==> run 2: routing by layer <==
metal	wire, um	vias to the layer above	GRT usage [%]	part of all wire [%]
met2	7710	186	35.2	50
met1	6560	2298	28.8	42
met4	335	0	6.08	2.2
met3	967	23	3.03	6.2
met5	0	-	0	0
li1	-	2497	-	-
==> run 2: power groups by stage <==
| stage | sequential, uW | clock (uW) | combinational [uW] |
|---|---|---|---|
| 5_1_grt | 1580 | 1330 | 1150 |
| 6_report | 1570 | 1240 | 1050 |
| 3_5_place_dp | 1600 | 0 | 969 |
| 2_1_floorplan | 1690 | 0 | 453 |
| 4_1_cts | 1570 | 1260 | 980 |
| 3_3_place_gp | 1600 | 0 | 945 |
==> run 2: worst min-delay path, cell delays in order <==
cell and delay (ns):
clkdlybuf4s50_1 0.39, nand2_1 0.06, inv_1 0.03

§ What is expected:
Print each line of the data exactly as it was written.

§ Worked solution:
==> run 2: routing by layer <==
metal	wire, um	vias to the layer above	GRT usage [%]	part of all wire [%]
met2	7710	186	35.2	50
met1	6560	2298	28.8	42
met4	335	0	6.08	2.2
met3	967	23	3.03	6.2
met5	0	-	0	0
li1	-	2497	-	-
==> run 2: power groups by stage <==
| stage | sequential, uW | clock (uW) | combinational [uW] |
|---|---|---|---|
| 5_1_grt | 1580 | 1330 | 1150 |
| 6_report | 1570 | 1240 | 1050 |
| 3_5_place_dp | 1600 | 0 | 969 |
| 2_1_floorplan | 1690 | 0 | 453 |
| 4_1_cts | 1570 | 1260 | 980 |
| 3_3_place_gp | 1600 | 0 | 945 |
==> run 2: worst min-delay path, cell delays in order <==
cell and delay (ns):
clkdlybuf4s50_1 0.39, nand2_1 0.06, inv_1 0.03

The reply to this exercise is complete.